Phosphodiesterases (PDEs) play an important role in dynamic regulation of cAMP and cGMP signaling. PDE10A is a dual substrate PDE highly expressed in striatal medium spiny neurons. PDE10A inhibitors can improve the cognitive symptoms of schizophrenia, and exhibit potential therapeutic value for Huntington"s disease. PDE10A1 is located in cytosol, whereas PDE10A2 is a membrane-associated protein. The assay is based on the generation of FAM-labeled nucleotide monophosphates by the phosphodiesterase. These phosphate groups bind to terbium-labeled nanoparticles, resulting in energy transfer from the terbium to the FAM, which emits a fluorescent signal at 520 nm. The change in fluorescent intensity can be easily measured using a fluorescence plate reader.

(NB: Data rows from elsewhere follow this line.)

--- src/prcc_pkg.sv ---
// constants, types and register map of the power, reset and clock block
package prcc_pkg;

  // ****************************************************************
  // timing
  // ****************************************************************
  localparam int CLK_PERIOD_NS = 10;
  localparam int POR_TIME_NS = 1000;
  localparam int POR_CYCLES = (POR_TIME_NS + CLK_PERIOD_NS - 1) /
                              CLK_PERIOD_NS;
  localparam int RANGING_TIME_NS = 2000;
  localparam int RNG_CYCLES = (RANGING_TIME_NS + CLK_PERIOD_NS - 1) /
                              CLK_PERIOD_NS;
  localparam logic [15:0] POR_LAST = 16'(POR_CYCLES - 1);
  localparam logic [15:0] RNG_LAST = 16'(RNG_CYCLES - 1);

  // ****************************************************************
  // register map (byte addresses)
  // ****************************************************************
  localparam int ADDR_W = 8;
  localparam logic [7:0] ADDR_PWR = 8'h00;
  localparam logic [7:0] ADDR_REGULATOR_STATUS_REG = 8'h04;
  localparam logic [7:0] ADDR_OSC = 8'h08;
  localparam logic [7:0] ADDR_CAP = 8'h0C;
  localparam logic [7:0] ADDR_PIN = 8'h10;
  localparam logic [7:0] ADDR_CARRIER_REGS_A = 8'h14;
  localparam logic [7:0] ADDR_IF = 8'h18;
  localparam logic [7:0] ADDR_LOOP = 8'h1C;
  localparam logic [7:0] ADDR_RNG = 8'h20;

  // ****************************************************************
  // field positions and reset values
  // ****************************************************************
  localparam int PM_RST_BIT = 7;
  localparam int REGULATOR_STATUS_REG_STK1_BIT = 2;
  localparam int REGULATOR_STATUS_REG_STK2_BIT = 3;
  localparam int PIN_DIS_BIT = 4;
  localparam int RANGING_START_BIT_BIT = 4;
  localparam int RNG_ERR_BIT = 5;
  localparam int BAND_BIT = 4;
  localparam logic [3:0] OSC_GM_RESET = 4'h8;
  localparam logic [5:0] OSC_CAP_RESET = 6'h00;
  localparam logic [7:0] PIN_CFG_RESET = 8'h05;
  localparam logic [31:0] CARRIER_REGS_A_RESET = 32'h0000_0000;
  localparam logic [31:0] IF_RESET = 32'h000F_4240;
  localparam logic [4:0] LOOP_RESET = 5'h00;
  localparam logic [3:0] DIV_MAX_SEL = 4'hB;
  localparam logic [1:0] RESP_OKAY = 2'h0;
  localparam logic [1:0] RESP_SLVERR = 2'h2;

  // ****************************************************************
  // types
  // ****************************************************************
  typedef enum logic [1:0] {PM_DOWN, PM_STANDBY, PM_RX, PM_TX}
    power_mode_type;
  typedef enum logic [1:0] {OP_IDLE, OP_REG_UP, OP_RUN} op_state_type;
  typedef struct packed {
    logic above_2v3;
    logic above_1v3;
  } regulator_status_reg_level_type;

endpackage

--- src/power_reset_clock_control.sv ---
// power, reset, oscillator, clock output and synthesizer control
// Operation
// - clock out is reference over 1..2048
// - ratios above one give 50% duty
// - four-bit pin config field picks ratio
// - a bit disables the clock output
// - toggling power-mode reset bit resets all but the bus and power-on state
// - low pulse on reset pin resets device
// - every reset restores register defaults
// - reset pin ignored until power-on done
// - regulator starts powered down
// - rx or tx mode powers regulator first
// - live regulator 1.3 V and 2.3 V flags
// - sticky copies catch brown-out events
// - oscillator off until power mode enables
// - four-bit oscillator transconductance field
// - six-bit crystal tuning capacitance field
// - carrier frequency set in 1 Hz steps
// - receiver shifts synthesizer by IF automatically
// - all settings reached through the slave port
// - start bit launches automatic VCO ranging
// - start bit clears at end, error reported
`timescale 1ns/1ns
module power_reset_clock_control (
  input wire logic aclk,
  input wire logic aresetn,
  input wire logic [prcc_pkg::ADDR_W-1:0] awaddr,
  input wire logic awvalid,
  output logic awready,
  input wire logic [31:0] wdata,
  input wire logic [3:0] wstrb,
  input wire logic wvalid,
  output logic wready,
  output logic [1:0] bresp,
  output logic bvalid,
  input wire logic bready,
  input wire logic [prcc_pkg::ADDR_W-1:0] araddr,
  input wire logic arvalid,
  output logic arready,
  output logic [31:0] rdata,
  output logic [1:0] rresp,
  output logic rvalid,
  input wire logic rready,
  input wire logic reset_pin_n,
  input wire prcc_pkg::regulator_status_reg_level_type regulator_status_reg_level,
  input wire logic vco_in_range,
  output logic divided_ref_clock_out,
  output logic regulator_on,
  output logic osc_enable,
  output logic rx_enable,
  output logic tx_enable,
  output logic ranging_active,
  output logic [31:0] synth_carrier_regs_a_hz,
  output logic [3:0] osc_transconductance,
  output logic [5:0] osc_tuning_cap,
  output logic band_select_bit,
  output logic [3:0] synth_loop_bits
);
  import prcc_pkg::*;

  // ****************************************************************
  // state
  // ****************************************************************
  logic [15:0] por_cnt_r;
  logic por_done_r, soft_rst_r, pin_rst, clr;
  power_mode_type pm_mode_r;
  logic pm_rst_r;
  logic [3:0] gm_r;
  logic [5:0] cap_r;
  logic [7:0] pin_cfg_r;
  logic [31:0] carrier_regs_a_r, if_r;
  logic [4:0] loop_r;
  logic [1:0] sticky_r, vprev_r;
  logic ranging_start_bit_r, rng_err_r;
  logic [15:0] rng_cnt_r;
  logic [9:0] div_cnt_r;
  logic [3:0] sel_prev_r;
  logic div_out_r, ratio_one_r, clk_en, sel_change;
  logic [9:0] div_last;
  op_state_type op_r, op_nxt;
  logic regulator_on_r, osc_enable_r, rx_enable_r, tx_enable_r;
  logic [31:0] synth_carrier_regs_a_r;
  logic aw_v_r, w_v_r, awready_r, wready_r, bvalid_r, arready_r, rvalid_r;
  logic [7:0] aw_a_r;
  logic [31:0] w_d_r, rdata_r, wm;
  logic [3:0] w_s_r;
  logic [1:0] bresp_r, rresp_r;
  logic wr_fire, rx_sel, tx_sel;

  // ****************************************************************
  // helpers
  // ****************************************************************
  function automatic logic [31:0] merge(input logic [31:0] old,
                                        input logic [31:0] nw,
                                        input logic [3:0] s);
    logic [31:0] r;
    r = old;
    for (int i = 0; i < 4; i++) begin
      if (s[i]) begin
        r[8*i +: 8] = nw[8*i +: 8];
      end
    end
    return r;
  endfunction

  // one decode serves both the read path and the write merge
  function automatic logic [32:0] word_at(input logic [7:0] a);
    logic [32:0] w;
    w = {1'b1, 32'h0000_0000};
    if (a == ADDR_PWR) begin
      w[7:0] = {pm_rst_r, 5'h00, pm_mode_r};
    end else if (a == ADDR_REGULATOR_STATUS_REG) begin
      w[3:0] = {sticky_r, regulator_status_reg_level};
    end else if (a == ADDR_OSC) begin
      w[3:0] = gm_r;
    end else if (a == ADDR_CAP) begin
      w[5:0] = cap_r;
    end else if (a == ADDR_PIN) begin
      w[7:0] = pin_cfg_r;
    end else if (a == ADDR_CARRIER_REGS_A) begin
      w[31:0] = carrier_regs_a_r;
    end else if (a == ADDR_IF) begin
      w[31:0] = if_r;
    end else if (a == ADDR_LOOP) begin
      w[4:0] = loop_r;
    end else if (a == ADDR_RNG) begin
      w[5:4] = {rng_err_r, ranging_start_bit_r};
    end else begin
      w[32] = 1'b0;
    end
    return w;
  endfunction

  // ****************************************************************
  // power-on and reset sources
  // ****************************************************************
  always_ff @(posedge aclk) begin
    if (!aresetn) begin
      por_cnt_r <= 16'h0000;
      por_done_r <= 1'b0;
    end else if (!por_done_r) begin
      if (por_cnt_r == POR_LAST) begin
        por_done_r <= 1'b1;
      end else begin
        por_cnt_r <= por_cnt_r + 16'h0001;
      end
    end
  end

  // pin is dead until power-on completes; release is its rising edge
  assign pin_rst = por_done_r & ~reset_pin_n;
  assign clr = ~aresetn | soft_rst_r | pin_rst;
  assign wr_fire = aw_v_r & w_v_r & ~bvalid_r;
  assign wm = merge(32'(word_at(aw_a_r)), w_d_r, w_s_r);

  always_ff @(posedge aclk) begin
    if (!aresetn) begin
      soft_rst_r <= 1'b0;
    end else begin
      soft_rst_r <= wr_fire && aw_a_r == ADDR_PWR && pm_rst_r &&
                    !wm[PM_RST_BIT] && !clr;
    end
  end

  // ****************************************************************
  // configuration registers
  // ****************************************************************
  always_ff @(posedge aclk) begin
    if (clr) begin
      pm_mode_r <= PM_DOWN;
      pm_rst_r <= 1'b0;
      gm_r <= OSC_GM_RESET;
      cap_r <= OSC_CAP_RESET;
      pin_cfg_r <= PIN_CFG_RESET;
      carrier_regs_a_r <= CARRIER_REGS_A_RESET;
      if_r <= IF_RESET;
      loop_r <= LOOP_RESET;
    end else if (wr_fire) begin
      if (aw_a_r == ADDR_PWR) begin
        pm_mode_r <= power_mode_type'(wm[1:0]);
        pm_rst_r <= wm[PM_RST_BIT];
      end else if (aw_a_r == ADDR_OSC) begin
        gm_r <= wm[3:0];
      end else if (aw_a_r == ADDR_CAP) begin
        cap_r <= wm[5:0];
      end else if (aw_a_r == ADDR_PIN) begin
        pin_cfg_r <= wm[7:0];
      end else if (aw_a_r == ADDR_CARRIER_REGS_A) begin
        carrier_regs_a_r <= wm;
      end else if (aw_a_r == ADDR_IF) begin
        if_r <= wm;
      end else if (aw_a_r == ADDR_LOOP) begin
        loop_r <= wm[4:0];
      end
    end
  end

  // ****************************************************************
  // regulator status: live levels and sticky brown-out flags
  // ****************************************************************
  always_ff @(posedge aclk) begin
    if (clr) begin
      sticky_r <= 2'h0;
      vprev_r <= 2'h0;
    end else begin
      vprev_r <= regulator_status_reg_level;
      // a fall in the same cycle as a clear still sets the flag
      sticky_r <= (sticky_r & ~({2{wr_fire && aw_a_r == ADDR_REGULATOR_STATUS_REG}} &
                  w_d_r[REGULATOR_STATUS_REG_STK2_BIT:REGULATOR_STATUS_REG_STK1_BIT])) |
                  (vprev_r & ~regulator_status_reg_level);
    end
  end

  // ****************************************************************
  // vco ranging
  // ****************************************************************
  always_ff @(posedge aclk) begin
    if (clr) begin
      ranging_start_bit_r <= 1'b0;
      rng_err_r <= 1'b0;
      rng_cnt_r <= 16'h0000;
    end else if (ranging_start_bit_r) begin
      if (rng_cnt_r == RNG_LAST) begin
        ranging_start_bit_r <= 1'b0;
        rng_err_r <= ~vco_in_range;
      end else begin
        rng_cnt_r <= rng_cnt_r + 16'h0001;
      end
    end else if (wr_fire && aw_a_r == ADDR_RNG && wm[RANGING_START_BIT_BIT]) begin
      ranging_start_bit_r <= 1'b1;
      rng_err_r <= 1'b0;
      rng_cnt_r <= 16'h0000;
    end
  end

  // ****************************************************************
  // reference clock divider, ratio 2**sel, sel above 11 clamps
  // ****************************************************************
  assign clk_en = ~pin_cfg_r[PIN_DIS_BIT];
  assign sel_change = pin_cfg_r[3:0] != sel_prev_r;
  assign div_last = (pin_cfg_r[3:0] >= DIV_MAX_SEL) ? 10'h3FF :
    10'((11'h001 << (pin_cfg_r[3:0] - 4'h1)) - 11'h001);

  always_ff @(posedge aclk) begin
    if (clr) begin
      div_cnt_r <= 10'h000;
      div_out_r <= 1'b0;
      sel_prev_r <= PIN_CFG_RESET[3:0];
      ratio_one_r <= 1'b0;
    end else begin
      sel_prev_r <= pin_cfg_r[3:0];
      ratio_one_r <= clk_en && pin_cfg_r[3:0] == 4'h0;
      if (!clk_en || sel_change || pin_cfg_r[3:0] == 4'h0) begin
        div_cnt_r <= 10'h000;
        div_out_r <= 1'b0;
      end else if (div_cnt_r == div_last) begin
        div_cnt_r <= 10'h000;
        div_out_r <= ~div_out_r;
      end else begin
        div_cnt_r <= div_cnt_r + 10'h001;
      end
    end
  end

  // ratio one passes the reference itself; no flop can toggle that fast
  assign divided_ref_clock_out = ratio_one_r ? aclk : div_out_r;

  // ****************************************************************
  // operating mode sequencing
  // ****************************************************************
  assign rx_sel = pm_mode_r == PM_RX;
  assign tx_sel = pm_mode_r == PM_TX;

  always_comb begin
    op_nxt = op_r;
    case (op_r)
      OP_IDLE: begin
        if (rx_sel || tx_sel) begin
          op_nxt = OP_REG_UP;
        end
      end
      OP_REG_UP: begin
        if (!(rx_sel || tx_sel)) begin
          op_nxt = OP_IDLE;
        end else if (regulator_status_reg_level.above_2v3) begin
          op_nxt = OP_RUN;
        end
      end
      default: begin
        if (!(rx_sel || tx_sel)) begin
          op_nxt = OP_IDLE;
        end
      end
    endcase
  end

  always_ff @(posedge aclk) begin
    if (clr) begin
      op_r <= OP_IDLE;
      regulator_on_r <= 1'b0;
      osc_enable_r <= 1'b0;
      rx_enable_r <= 1'b0;
      tx_enable_r <= 1'b0;
      synth_carrier_regs_a_r <= CARRIER_REGS_A_RESET;
    end else begin
      op_r <= op_nxt;
      regulator_on_r <= rx_sel || tx_sel;
      osc_enable_r <= pm_mode_r != PM_DOWN;
      rx_enable_r <= op_nxt == OP_RUN && rx_sel;
      tx_enable_r <= op_nxt == OP_RUN && tx_sel;
      synth_carrier_regs_a_r <= (op_nxt == OP_RUN && rx_sel) ? carrier_regs_a_r - if_r :
                      carrier_regs_a_r;
    end
  end

  // ****************************************************************
  // axi4-lite slave; bus state survives soft and pin resets
  // ****************************************************************
  always_ff @(posedge aclk) begin
    if (!aresetn) begin
      aw_v_r <= 1'b0;
      w_v_r <= 1'b0;
      awready_r <= 1'b1;
      wready_r <= 1'b1;
      bvalid_r <= 1'b0;
      bresp_r <= RESP_OKAY;
      aw_a_r <= 8'h00;
      w_d_r <= 32'h0000_0000;
      w_s_r <= 4'h0;
      arready_r <= 1'b1;
      rvalid_r <= 1'b0;
      rdata_r <= 32'h0000_0000;
      rresp_r <= RESP_OKAY;
    end else begin
      if (awvalid && awready_r) begin
        aw_v_r <= 1'b1;
        awready_r <= 1'b0;
        aw_a_r <= awaddr;
      end
      if (wvalid && wready_r) begin
        w_v_r <= 1'b1;
        wready_r <= 1'b0;
        w_d_r <= wdata;
        w_s_r <= wstrb;
      end
      if (wr_fire) begin
        aw_v_r <= 1'b0;
        w_v_r <= 1'b0;
        awready_r <= 1'b1;
        wready_r <= 1'b1;
        bvalid_r <= 1'b1;
        bresp_r <= word_at(aw_a_r) >> 32 != 33'h0 ? RESP_OKAY :
                   RESP_SLVERR;
      end else if (bvalid_r && bready) begin
        bvalid_r <= 1'b0;
      end
      if (arvalid && arready_r) begin
        arready_r <= 1'b0;
        rvalid_r <= 1'b1;
        rdata_r <= 32'(word_at(araddr));
        rresp_r <= word_at(araddr) >> 32 != 33'h0 ? RESP_OKAY :
                   RESP_SLVERR;
      end else if (rvalid_r && rready) begin
        rvalid_r <= 1'b0;
        arready_r <= 1'b1;
      end
    end
  end

  assign awready = awready_r;
  assign wready = wready_r;
  assign bvalid = bvalid_r;
  assign bresp = bresp_r;
  assign arready = arready_r;
  assign rvalid = rvalid_r;
  assign rdata = rdata_r;
  assign rresp = rresp_r;
  assign regulator_on = regulator_on_r;
  assign osc_enable = osc_enable_r;
  assign rx_enable = rx_enable_r;
  assign tx_enable = tx_enable_r;
  assign ranging_active = ranging_start_bit_r;
  assign synth_carrier_regs_a_hz = synth_carrier_regs_a_r;
  assign osc_transconductance = gm_r;
  assign osc_tuning_cap = cap_r;
  assign band_select_bit = loop_r[BAND_BIT];
  assign synth_loop_bits = loop_r[3:0];
endmodule

--- config.mk ---
export PLATFORM = sky130hd
export DESIGN_NAME = power_reset_clock_control
export DESIGN_NICKNAME = d
export VERILOG_FILES = /design/src/prcc_pkg.sv /design/src/power_reset_clock_control.sv
export SDC_FILE = /design/constraint.sdc
export NUM_CORES = 1
export LEC_CHECK = 0
export ABC_CLOCK_PERIOD_IN_PS = 3550
export BUFFER_PORTS_ARGS = -buffer_cell sky130_fd_sc_hd__buf_2
export CORE_UTILIZATION = 55
export CTS_CLUSTER_SIZE = 24
export DETAILED_ROUTE_END_ITERATION = 10
export GPL_TIMING_DRIVEN = 0
export PLACE_DENSITY = 0.76
export SLEW_MARGIN = 20
export SYNTH_ARGS = -nofsm -noshare
export SYNTH_HDL_FRONTEND = slang
export SYNTH_SLANG_ARGS = --single-unit
--- constraint.sdc ---
create_clock -name aclk -period 3.55 [get_ports aclk]
set_input_delay 0.71 -clock aclk [delete_from_list [all_inputs] [get_ports aclk]]
set_output_delay 0.71 -clock aclk [all_outputs]
set_load 0.01 [all_outputs]
# Word level (Yosys, flattened, before mapping)
# Cells that the tools add are included.
# totals
reg_bits,271
inputBits,63
out_inout_bits,94
wordCells,253
# op_classes
add_sub_neg,6
n_lt_le_gt_ge,1
eq_ne,26
shift,1
mux,114
bitwise_logic,25
reduce_logical,41
# ops
op,count
$mux W32,15
$mux W25,8
$mux W29,4
$mux W8,10
$mux W26,3
$eq A8 B5 Y1 const B,8
$mux W28,2
$mux W27,2
$mux W2,26
$mux W16,3
$add A16 B1 Y16 const B,2
$eq A8 B4 Y1 const B,4
$sub A32 B32 Y32,1
$mux W6,5
$mux W1,27
$mux W24,1
$mux W4,6
$eq A16 B7 Y1 const B,1
$eq A16 B8 Y1 const B,1
$eq A8 B3 Y1 const B,2
$eq A8 B6 Y1 const B,2
$logic_not A8 Y1,2
$logic_and A1 B1 Y1,15
$not A1 Y1,14
32 further kinds,50

# Depth between registers and ports, before layout
# depth
ltp_word,30
depth_mapped,16

==> flow_summary_export.csv <==
group,metric,value,unit
power,seq_power_share,46.8,%
global_route,antenna_found_initial,2,
global_route,grt_pass1_vias,12100,
global_route,grt_pass1_wl,66.7,mm
placed_design,gp_congestion,0.963,
power,swShare,24.3,%
sta,finalSetupViolations,0,
floorplanning,ioPinCount,157,
synthesis,seq_area_frac_synth,39.8,%
final_layout,fillers,2190,
power,pwr-share-comb,6.4,%
synthesis,yosysWarnings,0,
sta,fmax,0.294,GHz
synthesis,syn_area_per_cell,8.03,sq um
synthesis,netlist_instances,1684,
route,ant_nets,0,
route,drt-initial-drc-count,1371,
route,wirelength,42.5,mm
route,drc,0,
floorplanning,fp.dieArea,25200,sq um
cts,cts_setup_buffers,0,
floorplanning,die_w,159,microns
floorplanning,initial_core_util,55.8,%
synthesis,ys_async_sr_fraction,0,%
critical_path,critPathKind,"flip-flop to flip-flop",
sta,slew_headroom,33.5,%
placed_design,numPortBuffers,152,
placed_design,dp_hpwl,31.0,mm
sta,hold_violations,0,
floorplanning,fp.dieH,159,microns
sta,period_share,95.8,%
power,finalPower,6630,uW
critical_path,startpoint_type,"flip-flop",
worst_hold_path,min_to,"w_d_r[24]",
power,p_int,5020,uW
global_route,grt_use_total,33.3,%
power,pwr-share-clk,46.8,%
worst_hold_path,min-delay-start,"wdata[24]",
sta,tightestPinTransition,990,ps
power,p_switching,1610,uW
critical_path,cp_max_fo,4,
sta,finalMaxSlewViolations,0,
critical_path,worstReg2RegStart,"if_r[2]",
run,drv_cap,0,
floorplanning,num_rows,57,
route,vias_per_cell,5.96,
power,leakage,0.00612,uW
critical_path,arrival,3970,ps
final_layout,nNetsFinal,1967,
final_layout,antenna_cells,0,
final_layout,multi_input_area,7590,sq um
power,vdd_ir_drop_max,431,uV
synthesis,ys.flop_type,"dfxtp_1",
synthesis,ys_seq_elements,269,
sta,setup_tns,0,ps
critical_path,reg2reg_slack,150,ps
sta,clock_skew,28.4,ps
sta,min_period,3400,ps
final_layout,layout-drive-gt1-share,13.3,%
cts,path_clk_slew,60,ps
run_status,status,"finished, final reports clean",
sta,rsz0062_at_grt,"false",
critical_path,crit_required,4120,ps
critical_path,critPathCaptureType,"flip-flop",
floorplanning,core,24200,sq um
critical_path,reg2regPathDepth,11,
critical_path,reg2reg_to,"synth_carrier_regs_a_hz[30]",
power,powerDensity,423,nW/um^2
worst_hold_path,hold_path.class,"input port to flip-flop",
cts,clock_latency,690,ps
final_layout,finalInstanceArea,15700,sq um
route,num_vias,13200,
final_layout,area_delta_synth_final,16.0,%
cts,cts_hold_buf,0,
final_layout,ff_latch_area,5390,sq um
cts,cts_tree,"yes",
final_layout,utilization,64.7,%
route,routedWlPerCell,19.2,microns
synthesis,synth_edf_count,0,
placed_design,placed_area,14700,sq um
global_route,grt_max_degree,15,
global_route,grt_overflow,0,
route,firstDrtPassIters,6,
synthesis,synth_area,13500,sq um
synthesis,synth.distinct_cells,78,
worst_hold_path,hold_depth,3,
-- final cells by class --
type	count	area share, %
well taps	324	2.58
multi-input cells	1269	48.4
clock buffers	42	5.47
inverters	46	1.10
flip-flops and latches	269	34.3
repair buffers	151	4.82
plain buffers	99	2.48
clock inverters	12	0.829
-- critical path, cell delays in order, from the launching register on --
cell and delay [ps]:
dfxtp_1 430, inv_1 70, ha_1 330, nor2b_1 170, o2111ai_1 320, a31oi_2 170, o31ai_1 440, a31oi_2 250
a41o_1 340, o32ai_1 310, xor2_1 120, o21ai_0 320
-- how the worst max path moves through the flow --
stage                     cells past startpoint  slack [ps]         start                          end
final                                        11         150       if_r[2]  synth_carrier_regs_a_hz[30]
after global routing                         11          20       if_r[2]  synth_carrier_regs_a_hz[30]
after CTS                                    14          50  pin_cfg_r[2]                 div_cnt_r[6]
after detailed placement                     10        -280     araddr[7]                    rdata[24]
after global placement                       10        -230     araddr[7]                    rdata[24]
after floorplan                              14         580  pin_cfg_r[3]                 div_cnt_r[2]
-- state kept, by name, indices dropped and copies added (netlist names), 2 cells and up --
name,flops
w_s_r,4
w_d_r,32
loop_r,5
aw_a_r,8
op_r,2
vprev_r,2
carrier_regs_a_r,32
rdata,32
pin_cfg_r,8
osc_transconductance,4
synth_carrier_regs_a_hz,32
rng_cnt_r,16
pm_mode_r,2
sel_prev_r,4
if_r,32
div_cnt_r,10
por_cnt_r,16
sticky_r,2
osc_tuning_cap,6
-- per-stage QoR --
step | setup WS, ps | cells | hold slack [ps]
after floorplan | 581 | 1685 | 437
after global placement | -230 | 2161 | 449
after detailed placement | -277 | 2161 | 460
after CTS | 49.9 | 2214 | 256
after global routing | 19.6 | 2212 | 268
final | 150 | 2212 | 260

The PDE10A2 TR-FRET Assay Kit is designed for identification of inhibitors of PDE10A2 using TR-FRET (Time Resolved Fluorescence Resonance Energy Transfer) technology. Using this kit, only two simple steps on a microtiter plate are required for the PDE10A2 activity assay. First, the fluorescent-labeled cAMP is incubated with a sample containing PDE10A2 for 1 hour. Second, a binding agent and a terbium donor are added to the reaction mix and incubated for 1 hour. Then, fluorescence intensity can be measured using a fluorescence reader.
Great for studying enzyme kinetics and screening small molecular inhibitors for drug discovery and HTS applications.
At least 6 months from date of receipt, when stored as directed. Kit components require different storage conditions. Be sure to store each component at the proper temperature upon arrival.
PDE10A2 recombinant enzyme: 1 µg; -80°C FAM-Cyclic-3′, 5′-AMP (20 µM): 50 µl; -80°C PDE assay buffer: 25 ml; -20°C Tb donor: 30 µl; -80°C Binding Agent: 200 µl; +4°C Binding Buffer A: 20 ml; +4°C Binding Buffer B: 20 ml; +4°C Black, low binding NUNC microtiter plate: 1; Room temp.